The Tipping Point
Most of us have had the experience of the playground teeter/totter in our youth. Two bodies on the ends of a long bar with a fulcrum in the middle and with equal participation from each person, a fun ride! It occurs to me that the image is a good one for moving forward in your grief journey.
The fear that I will always feel this way and never get any better is painful for many. I have been asked more than almost any other question about grief some version of the following cries for help, “When will I start to feel better? How long will I feel this way? Is there any reason to be hopeful that I will one day feel normal again?”
One person who had lost her partner stated her epiphany this way, ““It took a while, but my joy finally returned. I shifted from mourning my broken future and all the things we were supposed to do, to appreciating all the things we did get to do. I travel and even go to the places we have been before because of the good memories.”
When you reach the tipping point you haven’t come to the end of your journey, never to be sad again. Grief comes in often unexpected waves that remind us our loved one is still gone, and these memories hurt. What we have reached at the tipping point is the ability to see the journey differently. While a journey you were forced to take, it is not only a journey of deep sadness and pain where feelings of hopelessness threaten your survival, it has become a journey along which you also learn to value more intensely what you had, appreciate the nuances of life more deeply, and find joy and meaning while being transformed.
The “up and down” movement of the teeter-totter can make us think we will never find peace. Find hope in this, we reach the tipping point by faithfully completing the daily tasks of grieving placed before us one moment at a time.
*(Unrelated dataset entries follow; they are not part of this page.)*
[config.mk]
export PLATFORM = sky130hd
export DESIGN_NAME = lc3b_iter_alu
export DESIGN_NICKNAME = d
export VERILOG_FILES = /design/src/rtl/lc3b_types.sv /design/src/rtl/lc3b_alu_step.sv /design/src/rtl/lc3b_iter_alu.sv
export SDC_FILE = /design/constraint.sdc
export NUM_CORES = 1
export LEC_CHECK = 0
export ABC_AREA = 1
export BUFFER_PORTS_ARGS = -buffer_cell sky130_fd_sc_hd__buf_2
export CORE_MARGIN = 3
export CORE_UTILIZATION = 40
export CTS_CLUSTER_DIAMETER = 100
export DETAILED_ROUTE_END_ITERATION = 10
export PLACE_DENSITY_LB_ADDON = 0.15
export SLEW_MARGIN = 5
export SYNTH_ARGS = -nofsm -noshare
export SYNTH_HDL_FRONTEND = slang
export SYNTH_HIERARCHICAL = 1
export SYNTH_SLANG_ARGS = --single-unit
[constraint.sdc]
create_clock -name clk -period 2 [get_ports clk]
set_input_delay 0.1 -clock clk [delete_from_list [all_inputs] [get_ports clk]]
set_output_delay 0.1 -clock clk [all_outputs]
set_load 0.03 [all_outputs]
[src/rtl/lc3b_types.sv]
// rtl/lc3b_types.sv - shared LC-3b ALU operation codes and iterative ALU state encoding
package lc3b_types;

    typedef enum logic [3:0] {
        alu_add  = 4'd0,
        alu_and  = 4'd1,
        alu_not  = 4'd2,
        alu_pass = 4'd3,
        alu_sll  = 4'd4,
        alu_srl  = 4'd5,
        alu_sra  = 4'd6,
        alu_mul  = 4'd7
    } lc3b_aluop;

    typedef enum logic [1:0] {
        IDLE  = 2'd0,
        SHIFT = 2'd1,
        MUL   = 2'd2,
        DONE  = 2'd3
    } lc3b_alu_state_t;

endpackage

[src/rtl/lc3b_alu_step.sv]
// rtl/lc3b_alu_step.sv - one iteration of a shift or (with LC3B_ITER_ALU_MUL_EN) a shift-add multiply
module lc3b_alu_step
    import lc3b_types::*;
#(
    parameter int WIDTH = 16
) (
    input  lc3b_aluop          op,
    input  logic [WIDTH-1:0]   acc,
`ifdef LC3B_ITER_ALU_MUL_EN
    input  logic [WIDTH-1:0]   mcand,
    input  logic [WIDTH-1:0]   mplier,
    output logic [WIDTH-1:0]   mcand_nx,
    output logic [WIDTH-1:0]   mplier_nx,
`endif
    output logic [WIDTH-1:0]   acc_nx
);

    always_comb begin
        acc_nx = acc;
        case (op)
            alu_sll: acc_nx = {acc[WIDTH-2:0], 1'b0};
            alu_srl: acc_nx = {1'b0, acc[WIDTH-1:1]};
            alu_sra: acc_nx = {acc[WIDTH-1], acc[WIDTH-1:1]};
`ifdef LC3B_ITER_ALU_MUL_EN
            // acc holds the partial product; the multiplicand walks left as the multiplier drains right
            alu_mul: acc_nx = acc + (mplier[0] ? mcand : '0);
`endif
            default: acc_nx = acc;
        endcase
    end

`ifdef LC3B_ITER_ALU_MUL_EN
    assign mcand_nx  = {mcand[WIDTH-2:0], 1'b0};
    assign mplier_nx = {1'b0, mplier[WIDTH-1:1]};
`endif

endmodule

[src/rtl/lc3b_iter_alu.sv]
// rtl/lc3b_iter_alu.sv - multi-cycle LC-3b ALU with valid/ready handshake; LC3B_ITER_ALU_MUL_EN adds alu_mul
module lc3b_iter_alu
    import lc3b_types::*;
#(
    parameter int WIDTH   = 16,
    parameter int SHAMT_W = $clog2(WIDTH)
) (
    input  logic               clk,
    input  logic               rst,
    input  logic               req_valid,
    output logic               req_ready,
    input  logic [3:0]         aluop,
    input  logic [WIDTH-1:0]   a,
    input  logic [WIDTH-1:0]   b,
    output logic               resp_valid,
    output logic [WIDTH-1:0]   resp_data,
    input  logic               resp_ready,
    output logic               busy
);

    // One extra bit so the counter can hold WIDTH for the multiply
    localparam int CNT_W = SHAMT_W + 1;

    lc3b_alu_state_t  state_q, state_d;
    lc3b_aluop        op_q, op_d;
    logic [WIDTH-1:0] acc_q, acc_d, acc_nx;
    logic [WIDTH-1:0] res_q, res_d;
    logic [CNT_W-1:0] cnt_q, cnt_d;
`ifdef LC3B_ITER_ALU_MUL_EN
    logic [WIDTH-1:0] mcand_q, mcand_d, mcand_nx;
    logic [WIDTH-1:0] mplier_q, mplier_d, mplier_nx;
`endif

    lc3b_alu_step #(.WIDTH(WIDTH)) u_step (
        .op        (op_q),
        .acc       (acc_q),
`ifdef LC3B_ITER_ALU_MUL_EN
        .mcand     (mcand_q),
        .mplier    (mplier_q),
        .mcand_nx  (mcand_nx),
        .mplier_nx (mplier_nx),
`endif
        .acc_nx    (acc_nx)
    );

    always_comb begin
        state_d = state_q;
        op_d    = op_q;
        acc_d   = acc_q;
        res_d   = res_q;
        cnt_d   = cnt_q;
`ifdef LC3B_ITER_ALU_MUL_EN
        mcand_d  = mcand_q;
        mplier_d = mplier_q;
`endif
        case (state_q)
            IDLE: begin
                if (req_valid) begin
                    op_d    = lc3b_aluop'(aluop);
                    state_d = DONE;
                    case (lc3b_aluop'(aluop))
                        alu_add: res_d = a + b;
                        alu_and: res_d = a & b;
                        alu_not: res_d = ~a;
                        alu_sll, alu_srl, alu_sra: begin
                            acc_d = a;
                            cnt_d = CNT_W'(b[SHAMT_W-1:0]);
                            if (b[SHAMT_W-1:0] == '0) begin
                                res_d = a;
                            end else begin
                                state_d = SHIFT;
                            end
                        end
`ifdef LC3B_ITER_ALU_MUL_EN
                        alu_mul: begin
                            acc_d    = '0;
                            mcand_d  = a;
                            mplier_d = b;
                            cnt_d    = CNT_W'(WIDTH);
                            state_d  = MUL;
                        end
`endif
                        default: res_d = a;
                    endcase
                end
            end
            SHIFT, MUL: begin
                acc_d = acc_nx;
                cnt_d = cnt_q - 1'b1;
`ifdef LC3B_ITER_ALU_MUL_EN
                mcand_d  = mcand_nx;
                mplier_d = mplier_nx;
`endif
                if (cnt_q == CNT_W'(1)) begin
                    res_d   = acc_nx;
                    state_d = DONE;
                end
            end
            DONE: begin
                if (resp_ready) state_d = IDLE;
            end
            default: state_d = IDLE;
        endcase
    end

    always_ff @(posedge clk) begin
        if (rst) begin
            state_q <= IDLE;
            op_q    <= alu_add;
            acc_q   <= '0;
            res_q   <= '0;
            cnt_q   <= '0;
`ifdef LC3B_ITER_ALU_MUL_EN
            mcand_q  <= '0;
            mplier_q <= '0;
`endif
        end else begin
            state_q <= state_d;
            op_q    <= op_d;
            acc_q   <= acc_d;
            res_q   <= res_d;
            cnt_q   <= cnt_d;
`ifdef LC3B_ITER_ALU_MUL_EN
            mcand_q  <= mcand_d;
            mplier_q <= mplier_d;
`endif
        end
    end

    assign req_ready  = (state_q == IDLE);
    assign resp_valid = (state_q == DONE);
    assign busy       = (state_q == SHIFT) || (state_q == MUL);
    assign resp_data  = res_q;

endmodule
Use the exercise below to measure your progress on the journey of grieving your loved one.
Use the eight tasks of grieving based on the work of Alan Wolfelt and William J. Worden to move forward in healthy ways toward the tipping point of seeing your journey differently and transforming your experience with emotional pain. Mark your progress on the scale as to how well you are completing each task. Return to this exercise weekly to chart your new progress on your journey.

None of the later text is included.